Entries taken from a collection
----------------------------------------

`src/hw/rtl/u8cp_pkg.sv`:
```
// Shared types, constants and codes of the UTF-8 / codepage transcoder.
package u8cp_pkg;

    localparam int TABLE_DEPTH_DEF = 128;
    localparam int CP_W = 21;
    localparam int ENTRY_W = 16;

    localparam logic [1:0] REQ_DATA  = 2'd0;
    localparam logic [1:0] REQ_SRC_WR = 2'd1;
    localparam logic [1:0] REQ_TGT_WR = 2'd2;
    localparam logic [1:0] REQ_END   = 2'd3;

    localparam logic [2:0] ST_BYTE    = 3'd0;
    localparam logic [2:0] ST_ILLEGAL = 3'd1;
    localparam logic [2:0] ST_UNREP   = 3'd2;
    localparam logic [2:0] ST_TRUNC   = 3'd3;
    localparam logic [2:0] ST_END_OK  = 3'd4;

    localparam logic [1:0] CFG_SRC_ENC = 2'd0;
    localparam logic [1:0] CFG_TGT_ENC = 2'd1;

    typedef enum logic [2:0] {
        S_IDLE,
        S_SRC_READ,
        S_DECODE,
        S_SEARCH,
        S_EMIT
    } state_t;

    // Commands from the controller to the datapath.
    typedef struct packed {
        logic capture;      // latch accepted input item
        logic src_read;     // issue source table read
        logic decode;       // run decode step on captured item
        logic search_start; // reset search index
        logic search_step;  // advance search index
        logic emit_next;    // current output byte taken
    } cmd_t;

    // Status from the datapath to the controller.
    typedef struct packed {
        logic need_search;  // decoded code point needs reverse search
        logic has_out;      // decode produced results
        logic search_hit;
        logic search_end;
        logic out_last;     // current output is the last one
    } stat_t;

endpackage

```
`src/hw/rtl/u8cp_ctrl.sv`:
```
// Controller state machine of the transcoder.
module u8cp_ctrl
(
    input  logic            clk,
    input  logic            rst_n,
    input  logic            s_tvalid,
    output logic            s_tready,
    output logic            m_tvalid,
    input  logic            m_tready,
    input  logic [1:0]      req_type,
    output u8cp_pkg::cmd_t  cmd,
    input  u8cp_pkg::stat_t stat
);
    import u8cp_pkg::*;

    state_t state_reg, state_next;
    logic s_acc;
    logic m_acc;

    assign s_acc = s_tvalid && s_tready;
    assign m_acc = m_tvalid && m_tready;

    always_ff @(posedge clk or negedge rst_n)
    begin
        if (!rst_n)
        begin
            state_reg <= S_IDLE;
        end
        else
        begin
            state_reg <= state_next;
        end
    end

    always_comb
    begin
        state_next = state_reg;
        unique case (state_reg)
            S_IDLE:
            begin
                if (s_acc)
                begin
                    if (req_type == REQ_SRC_WR || req_type == REQ_TGT_WR)
                    begin
                        state_next = S_IDLE;
                    end
                    else
                    begin
                        state_next = S_SRC_READ;
                    end
                end
            end
            S_SRC_READ:
            begin
                state_next = S_DECODE;
            end
            S_DECODE:
            begin
                if (stat.need_search)
                begin
                    state_next = S_SEARCH;
                end
                else if (stat.has_out)
                begin
                    state_next = S_EMIT;
                end
                else
                begin
                    state_next = S_IDLE;
                end
            end
            S_SEARCH:
            begin
                if (stat.search_hit || stat.search_end)
                begin
                    state_next = S_EMIT;
                end
            end
            S_EMIT:
            begin
                if (m_acc && stat.out_last)
                begin
                    state_next = S_IDLE;
                end
            end
            default:
            begin
                state_next = S_IDLE;
            end
        endcase
    end

    always_comb
    begin
        cmd = '0;
        s_tready = 1'b0;
        m_tvalid = 1'b0;
        unique case (state_reg)
            S_IDLE:
            begin
                s_tready = 1'b1;
                cmd.capture = s_acc;
            end
            S_SRC_READ:
            begin
                cmd.src_read = 1'b1;
            end
            S_DECODE:
            begin
                cmd.decode = 1'b1;
                cmd.search_start = 1'b1;
            end
            S_SEARCH:
            begin
                cmd.search_step = 1'b1;
            end
            S_EMIT:
            begin
                m_tvalid = 1'b1;
                cmd.emit_next = m_acc;
            end
            default:
            begin
                cmd = '0;
            end
        endcase
    end

endmodule

```
`src/hw/rtl/u8cp_datapath.sv`:
```
// Datapath of the transcoder: tables, decode state, search and output bytes.
module u8cp_datapath
#(
    parameter int TABLE_DEPTH = u8cp_pkg::TABLE_DEPTH_DEF
)
(
    input  logic            clk,
    input  logic            rst_n,
    input  logic            cfg_we,
    input  logic [1:0]      cfg_index,
    input  logic            cfg_data,
    input  logic [1:0]      req_type,
    input  logic [7:0]      in_byte,
    input  logic [$clog2(TABLE_DEPTH)-1:0] table_index,
    input  logic [15:0]     table_value,
    input  logic            s_acc,
    input  u8cp_pkg::cmd_t  cmd,
    output u8cp_pkg::stat_t stat,
    output logic [7:0]      out_byte,
    output logic [2:0]      status
);
    import u8cp_pkg::*;

    localparam int IW = $clog2(TABLE_DEPTH);

    logic [ENTRY_W-1:0] src_mem [TABLE_DEPTH];
    logic [ENTRY_W-1:0] tgt_mem [TABLE_DEPTH];

    logic src_enc_reg, tgt_enc_reg;
    logic [CP_W-1:0] pend_reg;
    logic [1:0] expect_reg;
    logic [1:0] req_reg;
    logic [7:0] byte_reg;
    logic [ENTRY_W-1:0] src_q_reg;
    logic [ENTRY_W-1:0] tgt_q_reg;
    logic [IW-1:0] sidx_reg;
    logic [IW-1:0] qidx_reg;
    logic qval_reg;
    logic [CP_W-1:0] cp_reg;
    logic [7:0] ob_reg [4];
    logic [2:0] st_reg;
    logic [2:0] cnt_reg;
    logic [1:0] pos_reg;

    // Decode combinational results.
    logic [CP_W-1:0] cp_d;
    logic emit_cp;
    logic err_d;
    logic [2:0] err_st;
    logic [CP_W-1:0] pend_d;
    logic [1:0] expect_d;
    logic [CP_W-1:0] acc;

    always_ff @(posedge clk or negedge rst_n)
    begin
        if (!rst_n)
        begin
            src_enc_reg <= 1'b0;
            tgt_enc_reg <= 1'b0;
            pend_reg <= '0;
            expect_reg <= '0;
        end
        else
        begin
            if (cfg_we && cfg_index == CFG_SRC_ENC)
            begin
                src_enc_reg <= cfg_data;
            end
            if (cfg_we && cfg_index == CFG_TGT_ENC)
            begin
                tgt_enc_reg <= cfg_data;
            end
            if (cmd.decode)
            begin
                pend_reg <= pend_d;
                expect_reg <= expect_d;
            end
        end
    end

    // Table writes and registered reads.
    always_ff @(posedge clk)
    begin
        if (s_acc && req_type == REQ_SRC_WR)
        begin
            src_mem[table_index] <= table_value;
        end
        if (s_acc && req_type == REQ_TGT_WR)
        begin
            tgt_mem[table_index] <= table_value;
        end
        if (cmd.src_read)
        begin
            src_q_reg <= src_mem[byte_reg[IW-1:0]];
        end
        tgt_q_reg <= tgt_mem[sidx_reg];
    end

    always_ff @(posedge clk)
    begin
        if (cmd.capture)
        begin
            req_reg <= req_type;
            byte_reg <= in_byte;
        end
    end

    always_comb
    begin
        cp_d = '0;
        emit_cp = 1'b0;
        err_d = 1'b0;
        err_st = ST_ILLEGAL;
        pend_d = pend_reg;
        expect_d = expect_reg;
        acc = {pend_reg[CP_W-7:0], byte_reg[5:0]};
        if (req_reg == REQ_END)
        begin
            err_d = 1'b1;
            err_st = (expect_reg != 2'd0) ? ST_TRUNC : ST_END_OK;
            pend_d = '0;
            expect_d = '0;
        end
        else if (src_enc_reg)
        begin
            pend_d = '0;
            expect_d = '0;
            if (!byte_reg[7])
            begin
                cp_d = CP_W'(byte_reg);
                emit_cp = 1'b1;
            end
            else if (src_q_reg == '0)
            begin
                err_d = 1'b1;
            end
            else
            begin
                cp_d = CP_W'(src_q_reg);
                emit_cp = 1'b1;
            end
        end
        else if (expect_reg != 2'd0)
        begin
            if (byte_reg[7:6] != 2'b10)
            begin
                err_d = 1'b1;
                pend_d = '0;
                expect_d = '0;
            end
            else if (expect_reg == 2'd1)
            begin
                cp_d = acc;
                emit_cp = 1'b1;
                pend_d = '0;
                expect_d = '0;
            end
            else
            begin
                pend_d = acc;
                expect_d = expect_reg - 2'd1;
            end
        end
        else if (!byte_reg[7])
        begin
            cp_d = CP_W'(byte_reg);
            emit_cp = 1'b1;
        end
        else if (byte_reg[7:5] == 3'b110)
        begin
            pend_d = CP_W'(byte_reg[4:0]);
            expect_d = 2'd1;
        end
        else if (byte_reg[7:4] == 4'b1110)
        begin
            pend_d = CP_W'(byte_reg[3:0]);
            expect_d = 2'd2;
        end
        else if (byte_reg[7:3] == 5'b11110)
        begin
            pend_d = CP_W'(byte_reg[2:0]);
            expect_d = 2'd3;
        end
        else
        begin
            err_d = 1'b1;
            pend_d = '0;
            expect_d = '0;
        end
    end

    logic need_search_d;
    assign need_search_d = emit_cp && tgt_enc_reg && (cp_d >= CP_W'(8'h80));

    // Output byte buffer, search index and compare pipeline.
    always_ff @(posedge clk or negedge rst_n)
    begin
        if (!rst_n)
        begin
            cnt_reg <= '0;
            pos_reg <= '0;
            qval_reg <= 1'b0;
            sidx_reg <= '0;
            qidx_reg <= '0;
            cp_reg <= '0;
            st_reg <= ST_BYTE;
            ob_reg[0] <= 8'h00;
            ob_reg[1] <= 8'h00;
            ob_reg[2] <= 8'h00;
            ob_reg[3] <= 8'h00;
        end
        else
        begin
            if (cmd.search_start)
            begin
                sidx_reg <= '0;
                qval_reg <= 1'b0;
            end
            if (cmd.decode)
            begin
                cp_reg <= cp_d;
                pos_reg <= '0;
                st_reg <= ST_BYTE;
                ob_reg[1] <= 8'h00;
                ob_reg[2] <= 8'h00;
                ob_reg[3] <= 8'h00;
                if (err_d)
                begin
                    cnt_reg <= 3'd1;
                    st_reg <= err_st;
                    ob_reg[0] <= 8'h00;
                end
                else if (!emit_cp)
                begin
                    cnt_reg <= 3'd0;
                end
                else if (tgt_enc_reg || cp_d < CP_W'(12'h080))
                begin
                    cnt_reg <= 3'd1;
                    ob_reg[0] <= cp_d[7:0];
                end
                else if (cp_d < CP_W'(12'h800))
                begin
                    cnt_reg <= 3'd2;
                    ob_reg[0] <= 8'hC0 | 8'(cp_d[10:6]);
                    ob_reg[1] <= 8'h80 | 8'(cp_d[5:0]);
                end
                else if (cp_d < CP_W'(20'h10000))
                begin
                    cnt_reg <= 3'd3;
                    ob_reg[0] <= 8'hE0 | 8'(cp_d[15:12]);
                    ob_reg[1] <= 8'h80 | 8'(cp_d[11:6]);
                    ob_reg[2] <= 8'h80 | 8'(cp_d[5:0]);
                end
                else
                begin
                    cnt_reg <= 3'd4;
                    ob_reg[0] <= 8'hF0 | 8'(cp_d[20:18]);
                    ob_reg[1] <= 8'h80 | 8'(cp_d[17:12]);
                    ob_reg[2] <= 8'h80 | 8'(cp_d[11:6]);
                    ob_reg[3] <= 8'h80 | 8'(cp_d[5:0]);
                end
            end
            if (cmd.search_step)
            begin
                // tgt_q_reg holds the entry at qidx_reg when qval_reg is set.
                sidx_reg <= sidx_reg + IW'(1);
                qidx_reg <= sidx_reg;
                qval_reg <= 1'b1;
                if (stat.search_hit)
                begin
                    ob_reg[0] <= 8'h80 | 8'(qidx_reg);
                end
                else if (stat.search_end)
                begin
                    st_reg <= ST_UNREP;
                    ob_reg[0] <= 8'h00;
                end
            end
            if (cmd.emit_next)
            begin
                pos_reg <= pos_reg + 2'd1;
            end
        end
    end

    assign stat.need_search = need_search_d;
    assign stat.has_out = err_d || emit_cp;
    assign stat.search_hit = qval_reg && (CP_W'(tgt_q_reg) == cp_reg);
    assign stat.search_end = qval_reg && !stat.search_hit &&
                             (qidx_reg == IW'(TABLE_DEPTH - 1));
    assign stat.out_last = (3'(pos_reg) + 3'd1) >= cnt_reg;

    assign out_byte = ob_reg[pos_reg];
    assign status = st_reg;

endmodule

```
`src/hw/rtl/utf8_codepage_transcoder.sv`:
```
// Top level of the byte-serial UTF-8 / single-byte codepage transcoder.
// One input transfer carries a data byte, a table write or an end-of-buffer marker. Table
// writes leave the controller idle. A data byte or end marker goes through accept, source table
// read and decode before its results, if any (one to four bytes or one status), go out one per
// transfer on the master side; when the target is a codepage and the code point is 0x80 or
// above, a reverse search walks the target table memory one entry per cycle before the result
// is sent.
// Both tables must be loaded before data flows; no clearing pass runs after reset.
// Configuration writes take effect at once and must be issued only while the block is idle.
module utf8_codepage_transcoder
#(
    parameter int TABLE_DEPTH = u8cp_pkg::TABLE_DEPTH_DEF
)
(
    input  logic        clk,
    input  logic        rst_n,
    input  logic        cfg_we,
    input  logic [1:0]  cfg_index,
    input  logic        cfg_data,
    input  logic        s_tvalid,
    output logic        s_tready,
    // in_byte[7:0], table_index[14:8], table_value[30:15], zero pad [31]
    input  logic [31:0] s_tdata,
    // req_type[1:0]
    input  logic [1:0]  s_tuser,
    output logic        m_tvalid,
    input  logic        m_tready,
    // out_byte[7:0]
    output logic [7:0]  m_tdata,
    // status[2:0]
    output logic [2:0]  m_tuser,
    output logic        m_tlast
);
    import u8cp_pkg::*;

    localparam int IW = $clog2(TABLE_DEPTH);

    cmd_t  cmd;
    stat_t stat;
    logic  s_acc;

    assign s_acc = s_tvalid && s_tready;

    u8cp_ctrl u_ctrl
    (
        .clk      (clk),
        .rst_n    (rst_n),
        .s_tvalid (s_tvalid),
        .s_tready (s_tready),
        .m_tvalid (m_tvalid),
        .m_tready (m_tready),
        .req_type (s_tuser),
        .cmd      (cmd),
        .stat     (stat)
    );

    u8cp_datapath #(.TABLE_DEPTH(TABLE_DEPTH)) u_dp
    (
        .clk         (clk),
        .rst_n       (rst_n),
        .cfg_we      (cfg_we),
        .cfg_index   (cfg_index),
        .cfg_data    (cfg_data),
        .req_type    (s_tuser),
        .in_byte     (s_tdata[7:0]),
        .table_index (s_tdata[8 +: IW]),
        .table_value (s_tdata[30:15]),
        .s_acc       (s_acc),
        .cmd         (cmd),
        .stat        (stat),
        .out_byte    (m_tdata),
        .status      (m_tuser)
    );

    assign m_tlast = stat.out_last;

    // The input side never accepts while a result is offered.
    a_no_overlap: assert property (@(posedge clk) disable iff (!rst_n)
        !(s_tready && m_tvalid))
        else $error("input ready while output valid");

    // Status-only results are always single and carry a zero byte.
    a_status_single: assert property (@(posedge clk) disable iff (!rst_n)
        (m_tvalid && m_tuser != ST_BYTE) |-> (m_tlast && m_tdata == 8'h00))
        else $error("status result not single");

    // A stalled result holds its byte.
    a_hold: assert property (@(posedge clk) disable iff (!rst_n)
        (m_tvalid && !m_tready) |=> (m_tvalid && $stable(m_tdata)))
        else $error("output changed while stalled");

endmodule

```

----------------------------------------

# [Exercise]
Copy each line of the entries that includes the word "item".

# [Task result]
        logic capture;      // latch accepted input item
        logic decode;       // run decode step on captured item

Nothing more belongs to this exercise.